- _WHAT YOU HAVE TO DO_
Transcribe the data below verbatim from the line with "input wire [15:0] seed_r;" to the line with "reg [2:0] bit_count;". Include both of those lines.

+-------+

==> flow/design.v <==
module RandomNumberGenerator(clk, rst, load, key_x, seed_r, seed_g, seed_b, Rout, Gout, Bout, Key_ready);
    input wire clk;
    input wire rst;
    input wire load;                  
    input wire [15:0] key_x;          
    input wire [15:0] seed_r;         
    input wire [15:0] seed_g;
    input wire [15:0] seed_b;
    output reg [7:0] Rout;
    output reg [7:0] Gout;
    output reg [7:0] Bout;
    output reg Key_ready;
    wire Rout_bit;
    wire Gout_bit;
    wire Bout_bit;
    reg[15:0] Rlfsr;
    reg[15:0] Glfsr;
    reg[15:0] Blfsr;
    reg [2:0] bit_count;
    wire Rfeedback_lfsr;
    wire Gfeedback_lfsr;
    wire Bfeedback_lfsr;
    wire Rout_lfsr;
    wire Gout_lfsr;
    wire Bout_lfsr;
    reg signed [15:0] x; 
    reg signed [31:0] x_square; 
    reg signed [31:0] x_mult;  
    reg signed [15:0] x_next;
    wire out_chaotic;
    assign Rfeedback_lfsr = Rlfsr[15] ^ Rlfsr[13] ^ Rlfsr[12] ^ Rlfsr[10]; 
    assign Gfeedback_lfsr = Glfsr[15] ^ Glfsr[13] ^ Glfsr[12] ^ Glfsr[10]; 
    assign Bfeedback_lfsr = Blfsr[15] ^ Blfsr[13] ^ Blfsr[12] ^ Blfsr[10]; 
    assign Rout_lfsr = Rlfsr[15];
    assign Gout_lfsr = Glfsr[15];
    assign Bout_lfsr = Blfsr[15];
    assign out_chaotic = x_next[15];
    assign Rout_bit = Rout_lfsr ^ out_chaotic;
    assign Gout_bit = Gout_lfsr ^ out_chaotic;
    assign Bout_bit = Bout_lfsr ^ out_chaotic;
    always @(posedge clk or posedge rst) begin
        if (rst) begin
            Rlfsr <= 16'b0000000000000001;
            Glfsr <= 16'b0000000000000010;
            Blfsr <= 16'b0000000000000011;
            x <= 16'sh7EF0;                          
            Rout <= 8'b0;
            Gout <= 8'b0;
            Bout <= 8'b0;
            Key_ready <= 0;
            bit_count <=0;
            x_square <= 0;
            x_next <= 0;
            x_mult <= 0;
        end
        else if (load) begin
            Rlfsr <= seed_r;
            Glfsr <= seed_g;
            Blfsr <= seed_b;
            x <= key_x;
            Rout <= 8'b0;
            Gout <= 8'b0;
            Bout <= 8'b0;
            Key_ready <= 0;
            bit_count <=0;
            x_square <= 0;
            x_next <= 0;
            x_mult <= 0;
        end
        else begin
            Rlfsr <= {Rlfsr[14:0], Rfeedback_lfsr};
            Glfsr <= {Glfsr[14:0], Gfeedback_lfsr};
            Blfsr <= {Blfsr[14:0], Bfeedback_lfsr};
            Rout <= {Rout[6:0], Rout_bit};
            Gout <= {Gout[6:0], Gout_bit};
            Bout <= {Bout[6:0], Bout_bit};
            if (bit_count == 3'd7) begin
                Key_ready <= 1;   
                bit_count <= 0;
            end 
            else begin
                Key_ready <= 0;
                bit_count <= bit_count + 1;
            end
            x_square <= x * x;                        
            x_mult <= x_square <<< 1;                 
            x_next <= 16'sh7FFF - x_mult[30:15];      
            x <= x_next;
        end
    end
endmodule
Settings: LEC_CHECK=0, CAP_MARGIN=20, CORE_MARGIN=2, CORE_UTILIZATION=40, SLEW_MARGIN=20; clock period 6.91 ns.
run.sh (not shown) runs the stock make flow with config.mk's settings and CLKGATE_MAP_FILE=.
Change:
--- a/flow/config.mk
+++ b/flow/config.mk
@@ -10 +10 @@
-export CORE_UTILIZATION = 40
+export CORE_UTILIZATION = 66
The new run ran to the end with no violations.
Wire length is about the same.
Core utilization goes up by 29 points.
Non-clock buffer count is unchanged.
Sequential share of layout area goes up by 0.50 points.
First-iteration DRC count goes down by 24%.
Fmax is about the same.
Design area goes down by 2.1%.
Worst setup slack gains 0.0048 ns.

+-------+

- _SOLUTION FOR THIS PROBLEM_
    input wire [15:0] seed_r;         
    input wire [15:0] seed_g;
    input wire [15:0] seed_b;
    output reg [7:0] Rout;
    output reg [7:0] Gout;
    output reg [7:0] Bout;
    output reg Key_ready;
    wire Rout_bit;
    wire Gout_bit;
    wire Bout_bit;
    reg[15:0] Rlfsr;
    reg[15:0] Glfsr;
    reg[15:0] Blfsr;
    reg [2:0] bit_count;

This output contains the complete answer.